> Information:
__________
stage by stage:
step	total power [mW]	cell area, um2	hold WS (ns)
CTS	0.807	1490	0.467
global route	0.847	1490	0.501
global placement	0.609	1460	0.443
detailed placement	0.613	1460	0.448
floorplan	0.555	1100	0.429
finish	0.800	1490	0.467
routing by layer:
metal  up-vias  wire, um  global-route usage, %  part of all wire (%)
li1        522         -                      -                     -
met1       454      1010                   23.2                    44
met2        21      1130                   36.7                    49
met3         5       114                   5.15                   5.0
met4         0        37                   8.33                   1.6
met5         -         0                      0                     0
==> src/rtl/hazard_stall_unit_if.sv <==
// Hazard unit <-> pipeline bundle: ID-stage metadata in,
// stall/bubble/flush and tracked register numbers out.
interface hazard_stall_unit_if #(
  parameter int REG_W = 5
);
  logic             ID_valid;
  logic [REG_W-1:0] ID_Rn;
  logic [REG_W-1:0] ID_Rm;
  logic [REG_W-1:0] ID_Rd;
  logic             ID_useRn;
  logic             ID_useRm;
  logic             ID_RegWrite;
  logic             ID_MemRead;
  logic             ID_isCB;
  logic             ID_brTaken;

  logic             stall;
  logic             bubble;
  logic             flush;
  logic [REG_W-1:0] IDEX_Rd;
  logic [REG_W-1:0] IDEX_Rn;
  logic [REG_W-1:0] IDEX_Rm;
  logic [REG_W-1:0] EXMEM_Rd;
  logic [REG_W-1:0] MEMWB_Rd;
  logic             EXMEM_RegWrite;
  logic             MEMWB_RegWrite;

  modport master (
    output ID_valid, ID_Rn, ID_Rm, ID_Rd,
    output ID_useRn, ID_useRm, ID_RegWrite,
    output ID_MemRead, ID_isCB, ID_brTaken,
    input  stall, bubble, flush,
    input  IDEX_Rd, IDEX_Rn, IDEX_Rm,
    input  EXMEM_Rd, MEMWB_Rd,
    input  EXMEM_RegWrite, MEMWB_RegWrite
  );

  modport slave (
    input  ID_valid, ID_Rn, ID_Rm, ID_Rd,
    input  ID_useRn, ID_useRm, ID_RegWrite,
    input  ID_MemRead, ID_isCB, ID_brTaken,
    output stall, bubble, flush,
    output IDEX_Rd, IDEX_Rn, IDEX_Rm,
    output EXMEM_Rd, MEMWB_Rd,
    output EXMEM_RegWrite, MEMWB_RegWrite
  );
endinterface

==> src/rtl/hazard_stall_unit.sv <==
// LEGv8 load-use / CBZ hazard detector with shadow pipeline.
// Optional stall/flush counters under HAZ_PERF_CNT_EN.
module hazard_stall_unit #(
  parameter int REG_W    = 5,
  parameter int ZERO_REG = 31
) (
  input  logic clk,
  input  logic reset,
  hazard_stall_unit_if.slave hz
`ifdef HAZ_PERF_CNT_EN
  ,
  output logic [31:0] stall_cnt,
  output logic [31:0] flush_cnt
`endif
);

  localparam logic [REG_W-1:0] ZR = REG_W'(ZERO_REG);

  typedef struct packed {
    logic [REG_W-1:0] rd;
    logic [REG_W-1:0] rn;
    logic [REG_W-1:0] rm;
    logic             reg_write;
    logic             mem_read;
  } id_ex_t;

  typedef struct packed {
    logic [REG_W-1:0] rd;
    logic             reg_write;
    logic             mem_read;
  } ex_mem_t;

  typedef struct packed {
    logic [REG_W-1:0] rd;
    logic             reg_write;
  } mem_wb_t;

  localparam id_ex_t  IDEX_NOP  = '{ZR, ZR, ZR, 1'b0, 1'b0};
  localparam ex_mem_t EXMEM_NOP = '{ZR, 1'b0, 1'b0};
  localparam mem_wb_t MEMWB_NOP = '{ZR, 1'b0};

  id_ex_t  idex_q;
  ex_mem_t exmem_q;
  mem_wb_t memwb_q;
  logic    first_q;

  logic lu;
  logic cb1;
  logic cb2;
  logic stall_raw;
  logic bubble_raw;
  logic quiet;
  id_ex_t idex_d;

  always_comb begin
    lu = idex_q.mem_read && idex_q.rd != ZR &&
         ((hz.ID_useRn && hz.ID_Rn == idex_q.rd) ||
          (hz.ID_useRm && hz.ID_Rm == idex_q.rd));
    cb1 = hz.ID_isCB && idex_q.reg_write &&
          hz.ID_Rm != ZR && idex_q.rd == hz.ID_Rm;
    cb2 = hz.ID_isCB && exmem_q.mem_read &&
          hz.ID_Rm != ZR && exmem_q.rd == hz.ID_Rm;
    stall_raw  = hz.ID_valid && (lu || cb1 || cb2);
    bubble_raw = stall_raw || !hz.ID_valid;
    // Controls stay quiet during reset and the cycle after it.
    quiet = reset || first_q;
  end

  always_comb begin
    idex_d = IDEX_NOP;
    if (!bubble_raw) begin
      idex_d.rd        = hz.ID_Rd;
      idex_d.rn        = hz.ID_Rn;
      idex_d.rm        = hz.ID_Rm;
      idex_d.reg_write = hz.ID_RegWrite;
      idex_d.mem_read  = hz.ID_MemRead;
    end
  end

  always_ff @(posedge clk) begin
    if (reset) begin
      idex_q  <= IDEX_NOP;
      exmem_q <= EXMEM_NOP;
      memwb_q <= MEMWB_NOP;
      first_q <= 1'b1;
    end else begin
      idex_q  <= idex_d;
      exmem_q <= '{idex_q.rd, idex_q.reg_write,
                   idex_q.mem_read};
      memwb_q <= '{exmem_q.rd, exmem_q.reg_write};
      first_q <= 1'b0;
    end
  end

  assign hz.stall  = !quiet && stall_raw;
  assign hz.bubble = !quiet && bubble_raw;
  assign hz.flush  = !quiet && hz.ID_valid &&
                     hz.ID_isCB && hz.ID_brTaken &&
                     !stall_raw;

  assign hz.IDEX_Rd        = idex_q.rd;
  assign hz.IDEX_Rn        = idex_q.rn;
  assign hz.IDEX_Rm        = idex_q.rm;
  assign hz.EXMEM_Rd       = exmem_q.rd;
  assign hz.EXMEM_RegWrite = exmem_q.reg_write;
  assign hz.MEMWB_Rd       = memwb_q.rd;
  assign hz.MEMWB_RegWrite = memwb_q.reg_write;

`ifdef HAZ_PERF_CNT_EN
  always_ff @(posedge clk) begin
    if (reset) begin
      stall_cnt <= '0;
      flush_cnt <= '0;
    end else begin
      if (hz.stall && stall_cnt != '1)
        stall_cnt <= stall_cnt + 32'd1;
      if (hz.flush && flush_cnt != '1)
        flush_cnt <= flush_cnt + 32'd1;
    end
  end
`endif

endmodule

==> src/flat_wrapper.sv <==
// flat-port wrapper written by rule: the top's interface ports become plain ports
module hazard_stall_unit_flat 
#(
  parameter int REG_W    = 5,
  parameter int ZERO_REG = 31
)
  (clk, reset, hz_ID_valid, hz_ID_Rn, hz_ID_Rm, hz_ID_Rd, hz_ID_useRn, hz_ID_useRm, hz_ID_RegWrite, hz_ID_MemRead, hz_ID_isCB, hz_ID_brTaken, hz_stall, hz_bubble, hz_flush, hz_IDEX_Rd, hz_IDEX_Rn, hz_IDEX_Rm, hz_EXMEM_Rd, hz_MEMWB_Rd, hz_EXMEM_RegWrite, hz_MEMWB_RegWrite);
  hazard_stall_unit_if #(.REG_W(REG_W)) hz_i ();
  input  logic clk;
  input  logic reset;
  input wire logic [$bits(hz_i.ID_valid)-1:0] hz_ID_valid;
  input wire logic [$bits(hz_i.ID_Rn)-1:0] hz_ID_Rn;
  input wire logic [$bits(hz_i.ID_Rm)-1:0] hz_ID_Rm;
  input wire logic [$bits(hz_i.ID_Rd)-1:0] hz_ID_Rd;
  input wire logic [$bits(hz_i.ID_useRn)-1:0] hz_ID_useRn;
  input wire logic [$bits(hz_i.ID_useRm)-1:0] hz_ID_useRm;
  input wire logic [$bits(hz_i.ID_RegWrite)-1:0] hz_ID_RegWrite;
  input wire logic [$bits(hz_i.ID_MemRead)-1:0] hz_ID_MemRead;
  input wire logic [$bits(hz_i.ID_isCB)-1:0] hz_ID_isCB;
  input wire logic [$bits(hz_i.ID_brTaken)-1:0] hz_ID_brTaken;
  output wire logic [$bits(hz_i.stall)-1:0] hz_stall;
  output wire logic [$bits(hz_i.bubble)-1:0] hz_bubble;
  output wire logic [$bits(hz_i.flush)-1:0] hz_flush;
  output wire logic [$bits(hz_i.IDEX_Rd)-1:0] hz_IDEX_Rd;
  output wire logic [$bits(hz_i.IDEX_Rn)-1:0] hz_IDEX_Rn;
  output wire logic [$bits(hz_i.IDEX_Rm)-1:0] hz_IDEX_Rm;
  output wire logic [$bits(hz_i.EXMEM_Rd)-1:0] hz_EXMEM_Rd;
  output wire logic [$bits(hz_i.MEMWB_Rd)-1:0] hz_MEMWB_Rd;
  output wire logic [$bits(hz_i.EXMEM_RegWrite)-1:0] hz_EXMEM_RegWrite;
  output wire logic [$bits(hz_i.MEMWB_RegWrite)-1:0] hz_MEMWB_RegWrite;
  assign hz_i.ID_valid = hz_ID_valid;
  assign hz_i.ID_Rn = hz_ID_Rn;
  assign hz_i.ID_Rm = hz_ID_Rm;
  assign hz_i.ID_Rd = hz_ID_Rd;
  assign hz_i.ID_useRn = hz_ID_useRn;
  assign hz_i.ID_useRm = hz_ID_useRm;
  assign hz_i.ID_RegWrite = hz_ID_RegWrite;
  assign hz_i.ID_MemRead = hz_ID_MemRead;
  assign hz_i.ID_isCB = hz_ID_isCB;
  assign hz_i.ID_brTaken = hz_ID_brTaken;
  assign hz_stall = hz_i.stall;
  assign hz_bubble = hz_i.bubble;
  assign hz_flush = hz_i.flush;
  assign hz_IDEX_Rd = hz_i.IDEX_Rd;
  assign hz_IDEX_Rn = hz_i.IDEX_Rn;
  assign hz_IDEX_Rm = hz_i.IDEX_Rm;
  assign hz_EXMEM_Rd = hz_i.EXMEM_Rd;
  assign hz_MEMWB_Rd = hz_i.MEMWB_Rd;
  assign hz_EXMEM_RegWrite = hz_i.EXMEM_RegWrite;
  assign hz_MEMWB_RegWrite = hz_i.MEMWB_RegWrite;
  hazard_stall_unit #(.REG_W(REG_W), .ZERO_REG(ZERO_REG)) u_core (.clk(clk), .reset(reset), .hz(hz_i));
endmodule
==> config.mk <==
export PLATFORM = sky130hd
export DESIGN_NAME = hazard_stall_unit_flat
export DESIGN_NICKNAME = d
export VERILOG_FILES = /design/src/rtl/hazard_stall_unit_if.sv /design/src/rtl/hazard_stall_unit.sv /design/src/flat_wrapper.sv
export SDC_FILE = /design/constraint.sdc
export NUM_CORES = 1
export LEC_CHECK = 0
export CAP_MARGIN = 20
export CORE_UTILIZATION = 35
export DETAILED_ROUTE_END_ITERATION = 10
export PLACE_DENSITY = 0.68
export REMOVE_ABC_BUFFERS = 1
export SLEW_MARGIN = 20
export SYNTH_ARGS = -nofsm -noshare
export SYNTH_HDL_FRONTEND = slang
export SYNTH_SLANG_ARGS = --single-unit
export TNS_END_PERCENT = 100
==> constraint.sdc <==
create_clock -name clk -period 3.6 [get_ports clk]
set_input_delay 0.36 -clock clk [delete_from_list [all_inputs] [get_ports clk]]
set_output_delay 0.36 -clock clk [all_outputs]
set_load 0.1 [all_outputs]
==> impl_summary.txt <==
----------------------------------------------------
[Status]
  Status ... completed

[Timing]
  Max-slew headroom ... between 30% and 40%
  Final clock skew ... 0.008838 ns
  Total negative setup slack ... 0 ns
  RSZ-0062 raised after global routing ... no
  Setup-failing EPs final ... 0
  Actual slew at the worst max-slew pin ... 0.9706 ns
  Hold violation count in the final report ... 0
  Min setup slack post-route ... 0.9157 ns
  Max-slew violation count ... 0
  Minimum period implied by the final worst setup slack ... between 2 and 3 ns
  FMAX ... about 370 MHz
  Final worst path period share ... between 70 and 80%

[Placed design]
  Pre-CTS setup slack ... about 0.92 ns
  Placed wire-length estimate after detailed placement ... about 1.8 mm
  Gp weighted congestion ... about 0.87
  # port buffers ... 53

[Synthesis]
  Mean cell area of the mapped netlist ... between 10 and 15 um2
  Most frequent cell after synthesis ... dfxtp_1
  Register bit total from synthesis ... 31
  Cell type with the largest total area after synthesis ... dfxtp_1
  Count of synthesis-stage warnings from yosys ... 0
  Portion of the post-synthesis area used by sequential elements ... about half
  Gate count of the mapped netlist ... between 100 and 150
  Share of async-settable or async-resettable flops after synthesis ... 0%
  Main area contributors after synthesis ... dfxtp_1, buf_4, xnor2_1, or3_1, or2_2
  Top cells by count, synth ... dfxtp_1, buf_4, or3_1, xnor2_1, or2_2
  Share of Yosys cell area claimed by the top area cell type ... around half
  Most used DFF post-synth ... dfxtp_1
  Mapped Area ... approximately 1300 um2
  Number of distinct library cell variants in the gate-level netlist after synthesis ... 21
  Number of synthesized flops with an enable pin ... 0

[Power and ir drop]
  Overall Power ... between 0.7 and 0.8 mW
  Leakage power of the design ... between 0.6 and 0.7 nW
  Areal power density over the cells ... ~410 nW/um2
  Worst vdd rail ir drop ... about 130 uV

[Drt]
  1st-pass router iterations ... 4
  Overall via count from detail_route ... about 900
  Final ANT Viol Nets ... 0
  DRC violations left ... 0
  Initial drt markers ... 36
  Final wirelength ... around 2.5 mm
  Per-cell routed wire length ... 11.88 um
  Post-DR vias/cell ... around 4.4

[Floorplan]
  Die Width ... approximately 62 um
  Core region area ... approximately 3400 um2
  Initial standard-cell utilization of the core ... approximately 37%
  Die area ... ~3800 um2
  FP Rows ... 21
  Height of the die ... between 60 and 70 um
  IO Count ... 54

[Global route]
  Total global routing track utilization ... 13.96%
  M1 GR Usage ... 15.88%
  Residual overflow from global routing ... 0
  Highest-utilization routing layer at the global route stage ... met2
  Vias in the first global route ... a little over 800
  Antenna violations before repair ... 0
  Global-route wire length before repair ... 3.663 mm
  Pin count of the biggest net entering global routing ... 21
  Met3 global-route usage ... 6.004%
  Met2 usage ... 21.66%

[Final layout]
  Share of layout cells above drive strength 1 ... approximately 14%
  Layout-stage area growth over the synthesis result ... 35.86%
  Layout filler cell count ... 297
  Antenna fix cells ... 0
  Post-layout net count ... approximately 180

[Worst setup path]
  Required time at the endpoint of the critical path ... 3.24 ns
  Kind of end point of the critical path ... output pin
  Crit path kind ... in -> out
  Max FO, Critical Path ... 20
  CP cell instances ... clkdlybuf4s50_1 > xnor2_1 > nand4_2 > o22ai_1 > a32o_2 > and3_2 > buf_4
  Delay of the slowest cell on the worst path ... roughly 0.49 ns
  Worst Path Arrival ... ~2.3 ns
  CP max-delay cell ... clkdlybuf4s50_1
  Crit-path leading delay family ... buffers and inverters
  Launching element type of the critical path ... input pin
  Number of buffers and inverters on the critical path ... 2

[Clock network]
  Number of hold buffers added after cts ... 0
  Clock Path Buffers ... 2
  Clock transition time at the flip-flop clock pins of the worst setup and hold paths ... roughly 0.080 ns
  TritonCTS buffer count ... 5
  Insertion delay of the later-clocked pin in the worst-skew pair ... around 0.33 ns
  TritonCTS clock tree ... built
  Number of setup buffers added after CTS ... 0
  Clock Root Buffer ... clkbuf_4
  CTS-repair resized insts ... 0
  Number of clock sinks ... 31
  H-tree depth reported by CTS ... 2

[Run]
  Reported max-cap violation count ... 0

[Hold path]
  Hold crit path type ... reg -> reg

----------------------------------------------------
-- registers in the layout, summed over array words and instances, names as in the netlist --
name                      cells
u_core.exmem_q                1
u_core.first_q                1
u_core.hz.EXMEM_Rd            5
u_core.hz.EXMEM_RegWrite      1
u_core.hz.IDEX_Rd             5
u_core.hz.IDEX_Rm             5
u_core.hz.IDEX_Rn             5
u_core.hz.MEMWB_Rd            5
u_core.hz.MEMWB_RegWrite      1
u_core.idex_q                 2
-- layout make-up --
class / instances / area (um2) / share of cell area [%]
timing repair buffer: 53 / 523.0 / 30.65
clock inverter: 1 / 5.005 / 0.2933
inverter: 3 / 11.26 / 0.6598
sequential: 31 / 620.6 / 36.36
tap: 46 / 57.56 / 3.372
multi-input combinational: 66 / 444.2 / 26.03
clock buffer: 7 / 45.04 / 2.639
-- cells by family (layout without fill, tap and decap cells) --
logic type,after synthesis,in the layout,synth area share [%]
and+or+nand+nor,46,46,21.81
AOI/OAI and AO/OA,5,5,3.087
xor gates and xnor gates,15,15,10.46
buffers and inverters,27,64,15.24
DFF,31,31,49.40
-- final timing paths --
kind	from	to	cells after the start	slack, ns
max	hz_ID_Rm[0]	hz_stall	7	0.92
max reg2reg	u_core.hz.IDEX_Rd[0]	u_core.hz.IDEX_Rn[1]	5	1.97
min reg2reg	u_core.idex_q[0]	u_core.exmem_q[0]	1	0.47
min	u_core.idex_q[0]	u_core.exmem_q[0]	1	0.47
-- per-stage QoR --
step	cell area, um2	instances	util (%)	hold slack, ns
global placement	1657	199	48.87	0.4503
CTS	1707	207	50.35	0.4730
floorplan	1076	100	-	0.3877
detailed placement	1657	199	48.87	0.4605
global route	1707	207	50.35	0.4827
finish	1707	207	50.35	0.4682
-- where the power goes --
| part | internal, mW | switching, mW | leakage, nW |
|---|---|---|---|
| logic | 0.0554 | 0.103 | 0.375 |
| registers | 0.354 | 0.00746 | 0.255 |
| clock network | 0.0759 | 0.109 | 0.0293 |
-- cells in the final DEF (no fill, tap or decap) --
master,n
buf_4,3
or2_2,10
inv_1,3
nor2b_1,3
dfxtp_1,31
xnor2_1,15
nor2_1,2
and3_2,1
or3_1,15
a32o_2,1
clkbuf_1,2
nand4_1,2
o22ai_1,2
clkbuf_4,5
nand3_1,5
clkdlybuf4s50_1,50
clkinv_2,1
nand2_1,3
o21a_1,2
and3_1,1
nand2b_1,1
nor3_1,2
nand4_2,1
-- routing by layer --
metal / wire length [um] / share of wire [%]
met1: 1126 / 46
met2: 1090 / 44
met3: 173 / 7.0
met4: 70 / 2.8
met5: 0 / 0
(Power assumes the default switching activity.)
__________
> About this exercise: Every line from the line containing "Setup-failing EPs final ... 0" through the line containing "Pre-CTS setup slack ... about 0.92 ns" in the records above must be retyped exactly. Leave out the rest.

> The answer:
  Setup-failing EPs final ... 0
  Actual slew at the worst max-slew pin ... 0.9706 ns
  Hold violation count in the final report ... 0
  Min setup slack post-route ... 0.9157 ns
  Max-slew violation count ... 0
  Minimum period implied by the final worst setup slack ... between 2 and 3 ns
  FMAX ... about 370 MHz
  Final worst path period share ... between 70 and 80%

[Placed design]
  Pre-CTS setup slack ... about 0.92 ns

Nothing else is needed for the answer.